1076. Los niños como pacientes.

Ya me parece que hablar del niño como paciente es un error y es que los niños no deberían ser pacientes nunca, o al menos no de forma directa. Siempre deberemos enfocar el tratamiento en el adulto responsable de ese niño.

Someter a un niño a la presión de ir a un nutricionista (que a sus ojos suele ser un médico), que se le tache con que tiene un problema, hacerle responsable o peor aún, culpable, de su problema de peso o imagen, es un error.
Si el niño acude por otros motivos ajenos a la pérdida de peso, dependerá de cada caso y quizá si pueda acudir a la consulta para entender y aprender que le ocurre a su organismo, como en el caso de las alergias, intolerancias, problemas digestivos… pero cuando es una cuestión de peso, no.

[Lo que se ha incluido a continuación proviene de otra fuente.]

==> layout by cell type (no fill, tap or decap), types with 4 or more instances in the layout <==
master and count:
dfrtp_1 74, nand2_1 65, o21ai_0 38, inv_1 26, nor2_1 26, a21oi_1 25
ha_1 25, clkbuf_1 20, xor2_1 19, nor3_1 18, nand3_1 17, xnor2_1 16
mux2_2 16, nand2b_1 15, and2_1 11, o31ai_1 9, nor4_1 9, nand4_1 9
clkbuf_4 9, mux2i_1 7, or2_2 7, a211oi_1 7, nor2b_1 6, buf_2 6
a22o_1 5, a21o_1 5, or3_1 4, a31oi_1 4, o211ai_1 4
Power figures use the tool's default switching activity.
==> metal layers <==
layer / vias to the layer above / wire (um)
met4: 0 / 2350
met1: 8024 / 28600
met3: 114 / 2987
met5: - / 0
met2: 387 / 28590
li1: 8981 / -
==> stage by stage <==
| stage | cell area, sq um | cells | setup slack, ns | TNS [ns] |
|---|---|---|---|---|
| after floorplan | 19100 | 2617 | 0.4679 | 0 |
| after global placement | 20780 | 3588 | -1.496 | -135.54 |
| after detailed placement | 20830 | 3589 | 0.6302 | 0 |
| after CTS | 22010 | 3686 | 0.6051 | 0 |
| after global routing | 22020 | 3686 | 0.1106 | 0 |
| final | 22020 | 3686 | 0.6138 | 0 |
--- src/hw/rtl/mrdp_pkg.sv ---
// ----------------------------------------------------------------------------
// mrdp_pkg
// Shared types and constants of the marker displacement patcher.
// ----------------------------------------------------------------------------
package mrdp_pkg;

    // bytes held back while a marker may still be forming
    localparam int WIN_DEPTH  = 8;

    // command queue between matcher and serialiser
    localparam int CMDQ_DEPTH = 4;
    localparam int CMDQ_AW    = 2;

    // configuration register indexes
    typedef logic [1:0] t_cfg_idx;
    localparam t_cfg_idx CFG_WIDTH_CODE = 2'd0;
    localparam t_cfg_idx CFG_MARKER     = 2'd1;
    localparam t_cfg_idx CFG_TARGET     = 2'd2;

    // One command: a run of 1..8 output bytes. The first rep_n bytes come
    // from the displacement, the rest from the window snapshot.
    typedef struct packed {
        logic [WIN_DEPTH-1:0][7:0] bytes;
        logic [63:0]               disp;
        logic [2:0]                end_idx;   // index of the final byte of the run
        logic [3:0]                rep_n;     // replaced byte count, 0 or marker length
        logic                      last;      // run closes the buffer
    } t_cmd;

endpackage
<file path="src/rtl/nearest_neighbor_frame_scaler_defines.svh">
// Assertion macros shared by the frame scaler RTL.
`ifndef NEAREST_NEIGHBOR_FRAME_SCALER_DEFINES_SVH
`define NEAREST_NEIGHBOR_FRAME_SCALER_DEFINES_SVH

// Same-cycle implication, checked on clk, off during reset
`define NNFS_ASSERT_NOW(lbl, ante, cons, msg) \
  lbl: assert property (@(posedge clk) disable iff (!rst_n) (ante) |-> (cons)) \
    else $error(msg);

// Next-cycle implication, checked on clk, off during reset
`define NNFS_ASSERT_NEXT(lbl, ante, cons, msg) \
  lbl: assert property (@(posedge clk) disable iff (!rst_n) (ante) |=> (cons)) \
    else $error(msg);

`endif

</file>
<file path="src/rtl/nnfs_pkg.sv">
// Types, constants and register map of the nearest-neighbor frame scaler.
package nnfs_pkg;

  // Source frame store
  localparam int STORE_DEPTH = 65536;
  localparam int ADDR_W      = $clog2(STORE_DEPTH);

  // Field widths
  localparam int DIM_W    = 13;
  localparam int POS_W    = 12;
  localparam int STRIDE_W = 17;
  localparam int BASE_W   = 26;
  localparam int PIX_W    = 32;
  localparam int IDX_W    = 16;

  // Row times line stride
  localparam int YS_W = POS_W + STRIDE_W;

  // Divider: dividend is pos * size, padded to an even count of bits
  localparam int PROD_W    = POS_W + DIM_W;
  localparam int DVD_W     = PROD_W + (PROD_W % 2);
  localparam int DIV_STEPS = DVD_W / 2;
  localparam int STEP_W    = $clog2(DIV_STEPS + 1);

  localparam logic [PIX_W-1:0] ALPHA_FORCE = 32'hff00_0000;

  // Configuration port
  localparam int CFG_AW = 5;
  localparam int CFG_DW = 32;

  typedef enum logic [2:0] {
    REG_SRC_WIDTH   = 3'd0,
    REG_SRC_HEIGHT  = 3'd1,
    REG_DST_WIDTH   = 3'd2,
    REG_DST_HEIGHT  = 3'd3,
    REG_LINE_STRIDE = 3'd4,
    REG_PAGE_BASE   = 3'd5
  } reg_idx_t;

  typedef enum logic {
    FUNC_WRITE = 1'b0,
    FUNC_FETCH = 1'b1
  } func_t;

  typedef enum logic [2:0] {
    ST_IDLE,
    ST_DIV,
    ST_ADDR,
    ST_READ,
    ST_LOAD
  } state_t;

  typedef struct packed {
    logic             func;
    logic [IDX_W-1:0] store_index;
    logic [PIX_W-1:0] store_pixel;
    logic [POS_W-1:0] dest_x;
    logic [POS_W-1:0] dest_y;
  } in_word_t;

  typedef struct packed {
    logic [PIX_W-1:0] color;
    logic [31:0]      dest_offset;
  } out_word_t;

  // Divider request and response
  typedef struct packed {
    logic             start;
    logic [DVD_W-1:0] dividend;
    logic [DIM_W-1:0] divisor;
  } div_req_t;

  typedef struct packed {
    logic             done;
    logic [DVD_W-1:0] quotient;
  } div_rsp_t;

endpackage

</file>
<file path="src/rtl/nnfs_div.sv">
// Radix-4 restoring divider: two quotient bits per cycle, zero divisor gives 0.
module nnfs_div import nnfs_pkg::*; (
  input  logic     clk,
  input  logic     rst_n,
  input  div_req_t req,
  output div_rsp_t rsp
);

  logic [DVD_W-1:0]  quo_r, quo_nxt;
  logic [DIM_W-1:0]  rem_r, rem_nxt;
  logic [DIM_W-1:0]  dsr_r;
  logic              zero_r;
  logic [STEP_W-1:0] cnt_r, cnt_nxt;
  logic              busy_r, busy_nxt;
  logic              done_r, done_nxt;

  logic [DIM_W:0]    t1, t2;
  logic              ge1, ge2;
  logic [DIM_W-1:0]  r1, r2;

  // Two restoring steps; partial remainder stays below the divisor
  always_comb begin
    t1  = {rem_r, quo_r[DVD_W-1]};
    ge1 = t1 >= {1'b0, dsr_r};
    r1  = ge1 ? DIM_W'(t1 - {1'b0, dsr_r}) : t1[DIM_W-1:0];
    t2  = {r1, quo_r[DVD_W-2]};
    ge2 = t2 >= {1'b0, dsr_r};
    r2  = ge2 ? DIM_W'(t2 - {1'b0, dsr_r}) : t2[DIM_W-1:0];
  end

  // Control: load on start, count the steps down
  always_comb begin
    busy_nxt = busy_r;
    cnt_nxt  = cnt_r;
    done_nxt = 1'b0;
    rem_nxt  = rem_r;
    quo_nxt  = quo_r;
    if (req.start) begin
      busy_nxt = 1'b1;
      cnt_nxt  = STEP_W'(DIV_STEPS);
      rem_nxt  = '0;
      quo_nxt  = req.dividend;
    end else if (busy_r) begin
      rem_nxt = r2;
      quo_nxt = {quo_r[DVD_W-3:0], ge1, ge2};
      cnt_nxt = cnt_r - STEP_W'(1);
      if (cnt_r == STEP_W'(1)) begin
        busy_nxt = 1'b0;
        done_nxt = 1'b1;
      end
    end
  end

  always_ff @(posedge clk) begin
    if (!rst_n) begin
      busy_r <= 1'b0;
      done_r <= 1'b0;
      cnt_r  <= '0;
    end else begin
      busy_r <= busy_nxt;
      done_r <= done_nxt;
      cnt_r  <= cnt_nxt;
    end
  end

  // Datapath
  always_ff @(posedge clk) begin
    rem_r <= rem_nxt;
    quo_r <= quo_nxt;
    if (req.start) begin
      dsr_r  <= req.divisor;
      zero_r <= (req.divisor == '0);
    end
  end

  assign rsp.done     = done_r;
  assign rsp.quotient = zero_r ? '0 : quo_r;

endmodule

</file>
<file path="config.mk">
export PLATFORM = sky130hd
export DESIGN_NAME = nnfs_div
export DESIGN_NICKNAME = d
export VERILOG_FILES = /design/src/rtl/nearest_neighbor_frame_scaler_defines.svh /design/src/rtl/nnfs_pkg.sv /design/src/rtl/nnfs_div.sv
export SDC_FILE = /design/constraint.sdc
export NUM_CORES = 1
export LEC_CHECK = 0
export BUFFER_PORTS_ARGS = -buffer_cell sky130_fd_sc_hd__buf_2
export CORE_ASPECT_RATIO = 2
export CORE_MARGIN = 2
export CORE_UTILIZATION = 35
export CTS_BUF_LIST = sky130_fd_sc_hd__clkbuf_2 sky130_fd_sc_hd__clkbuf_4 sky130_fd_sc_hd__clkbuf_8
export CTS_CLUSTER_SIZE = 10
export DETAILED_ROUTE_END_ITERATION = 8
export GPL_TIMING_DRIVEN = 0
export SLEW_MARGIN = 20
export SYNTH_ARGS = -nofsm -noshare
export SYNTH_HDL_FRONTEND = slang
export SYNTH_SLANG_ARGS = --single-unit
</file>
<file path="constraint.sdc">
create_clock -name clk -period 5.9 [get_ports clk]
set_input_delay 1.18 -clock clk [delete_from_list [all_inputs] [get_ports clk]]
set_output_delay 1.18 -clock clk [all_outputs]
set_load 0.005 [all_outputs]
</file>
==> impl_metrics.csv <==
group,metric,value,unit
layout,area_delta_synth_final,18.1,%
sta,max_slew_margin,0.587,
logic_synthesis,syn_inst,386,
logic_synthesis,yosys_warnings,0,
power,ir_drop,194,uV
power,leakagePower,1.92,nW
worst_setup_path,cp-start-kind,"register",
clock_tree,cts_hold_buf,0,
placed_design,dpl.hpwl,8.23,mm
detailed_routing,vias_per_cell,5.22,
worst_setup_path,cp.required,5.99,ns
logic_synthesis,syn_avg_cell_area,10.1,um^2
clock_tree,cts_buffer_depth,2,
global_routing,antenna_found_initial,0,
sta,whs,0.508,ns
worst_setup_path,crit_type,"register to register",
clock_tree,clkLatencyLatePin,0.34,ns
floorplan,coreArea,10900,um^2
detailed_routing,drtIter0Drc,106,
floorplan,fp.dieH,153,um
sta,min_period,4.96,ns
sta,fmax,0.202,GHz
clock_tree,post_cts_resized,0,
worst_setup_path,cp-end-kind,"register",
clock_tree,clk_pin_slew_worst_paths,0.06,ns
logic_synthesis,synth_edf_count,40,
sta,fin_setup_tns,0,ns
global_routing,grt_pass1_wl,16.5,mm
clock_tree,htree_levels,3,
logic_synthesis,seq_area_frac_synth,0.407,
sta,post-route-period-util,0.840,
global_routing,grt_pass1_vias,3430,
clock_tree,cts_buffers,9,
logic_synthesis,synth_nets,458,
sta,worst_slew_pin_slew,0.620,ns
clock_tree,clockRootBuffer,"clkbuf_8",
floorplan,die_w,78.5,um
sta,hold_viol,0,
detailed_routing,dr.pass1.iters,4,
sta,rsz0062_at_grt,"false",
detailed_routing,avgRoutedWirePerCell,16.9,um
detailed_routing,drc,0,
logic_synthesis,synth-seq-cells,59,
layout,layout_commonest_cell,"buf_2",
clock_tree,cts.sinks,59,
worst_hold_path,hp-class,"register to register",
floorplan,die-area,12000,um^2
global_routing,grt-ovfl-total,0,
worst_setup_path,critPathArrivalTime,5.05,ns
clock_tree,cts_tree,"done",
run,drv_cap,0,
detailed_routing,wl,10.3,mm
global_routing,grt_start_max_net_pins,27,
sta,maxSlewViolCount,0,
layout,mostFrequentLayoutCells,"buf_2, edfxtp_1, nor2_1, nor2b_1, ha_1",
layout,num-nets-final,537,
clock_tree,postCtsSetupRepairBufs,0,
sta,finalClockSkew,0.00708,ns
logic_synthesis,ys.flop_type,"edfxtp_1",
global_routing,track_usage,0.179,
logic_synthesis,async_reset_ff_frac,0,
sta,setup_viol,0,
logic_synthesis,syn-cell-area,3890,um^2
detailed_routing,vias,3187,
power,p_per_area,348,nW/um^2
logic_synthesis,synth_cell_types,51,
run_status,outcome,"completed",
worst_setup_path,crit_fanout,10,
placed_design,port_buffers,68,
placed_design,place_congestion,0.916,
floorplan,initial_core_util,0.357,
floorplan,fp-row-count,54,
layout,drive_above_1_share,0.268,
floorplan,ios,69,
detailed_routing,ant_nets,0,
layout,diodes,0,
-- registers in the layout, summed over array words and instances (netlist names) --
name    flops
rem_r      13
quo_r      26
dsr_r      13
cnt_r       4
zero_r      1
busy_r      1
done_r      1
-- metrics by stage --
step | cells | power [mW] | utilization | setup slack, ns | instance area, um^2
after floorplan | 386 | 1.07 | - | 1.55 | 3890
after global placement | 594 | 1.23 | 0.405 | 1.09 | 4400
after detailed placement | 594 | 1.24 | 0.405 | 1.05 | 4400
after CTS | 610 | 1.61 | 0.422 | 1.01 | 4590
after global routing | 610 | 1.71 | 0.422 | 0.723 | 4590
final | 610 | 1.60 | 0.422 | 0.941 | 4590
-- critical path, stage by stage, from the launching register on --
cell and delay [ns]:
edfxtp_1 0.40, inv_1 0.09, ha_1 0.17, inv_1 0.06, fa_1 0.41, nand3_1 0.12
a21oi_1 0.10, o41a_1 0.47, o21ai_4 0.28, buf_6 0.17, mux2_2 0.35, ha_1 0.35
nand2b_1 0.12, a211oi_1 0.10, o41ai_1 0.47, a21oi_1 0.17, o21ai_0 0.20, o211ai_1 0.15
buf_2 0.24, mux2_2 0.28
-- synthesized netlist by cell type (all sizes together), types with 7 or more instances --
library cell | instances | area, um^2
nor2 | 37 | 139
nor2b | 29 | 181
mux2i | 7 | 70.1
xor2 | 11 | 96.3
ha | 28 | 350
mux2 | 27 | 304
clkbuf | 12 | 45.0
o21ai | 19 | 106
nand2 | 17 | 63.8
a211oi | 12 | 90.1
edfxtp | 40 | 1200
dfxtp | 19 | 380
inv | 23 | 86.3
a21oi | 20 | 104
xnor2 | 10 | 87.6
nor3 | 13 | 65.1
-- path summary, 6_finish.rpt --
| check | slack (ns) | start | endpoint | depth (start not counted) |
|---|---|---|---|---|
| worst max register to register | 0.94 | quo_r[25] | quo_r[0] | 19 |
| worst min-delay path | 0.51 | cnt_r[1] | cnt_r[1] | 2 |
| worst min register to register | 0.51 | cnt_r[1] | cnt_r[1] | 2 |
| worst max-delay path | 0.94 | quo_r[25] | quo_r[0] | 19 |
-- layer usage --
layer,global-route usage,wire (um),up-vias
li1,-,-,1561
met3,0.0254,351,31
met5,0,0,-
met1,0.162,3450,1507
met2,0.353,5940,88
met4,0.114,552,0
-- cell type report --
| cell class | instances | area (um^2) |
|---|---|---|
| Fill cell | 1056 | 6290 |
| Multi-Input combinational cell | 287 | 2140 |
| Sequential cell | 59 | 1580 |
| Timing Repair Buffer | 68 | 340 |
| Tap cell | 140 | 175 |
| Clock buffer | 10 | 131 |
| Inverter | 23 | 86.3 |
| Buffer | 17 | 85.1 |
| Clock inverter | 6 | 56.3 |
-- where the power goes --
| group | internal, mW | leakage, nW | switching (mW) |
|---|---|---|---|
| Combinational | 0.311 | 1.27 | 0.389 |
| Sequential | 0.498 | 0.556 | 0.0397 |
| Clock | 0.196 | 0.0969 | 0.166 |
| Total | 1.01 | 1.92 | 0.595 |
-- kinds of logic after synthesis --
family | synth area share
buf+inv | 0.0441
compound gates | 0.152
fa+ha+maj | 0.100
mux | 0.0962
xor+xnor | 0.0473
simple gates | 0.153
flops | 0.407
No activity file was read; power rests on OpenSTA's default activity.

El niño no es quien hace la compra, no es quien cocina, no es quien decide qué comer por lo que no podemos responsabilizarlo de ello. Cuando queremos ayudar a un niño a perder peso, el tratamiento debe ir enfocado en los padres o tutores legales, que son quienes gestionan su alimentación.

Hay una máxima en nutrición pediátrica que dice «no negar, no ofrecer». Siguiendo esta recomendación, acompañada de dar ejemplo y respetar al niño (la cantidad que quiere, sus apetencias, sus señales de hambre y saciedad, etc.), estaremos educando de forma adecuada a nuestro hijo/a en cuanto a alimentación se refiere.

Finalmente, mencionar que puede ocurrir a la inversa. A veces, el problema es un bajo peso o una negación a comer, en cuyo caso recomiendo un tratamiento con base psicológica.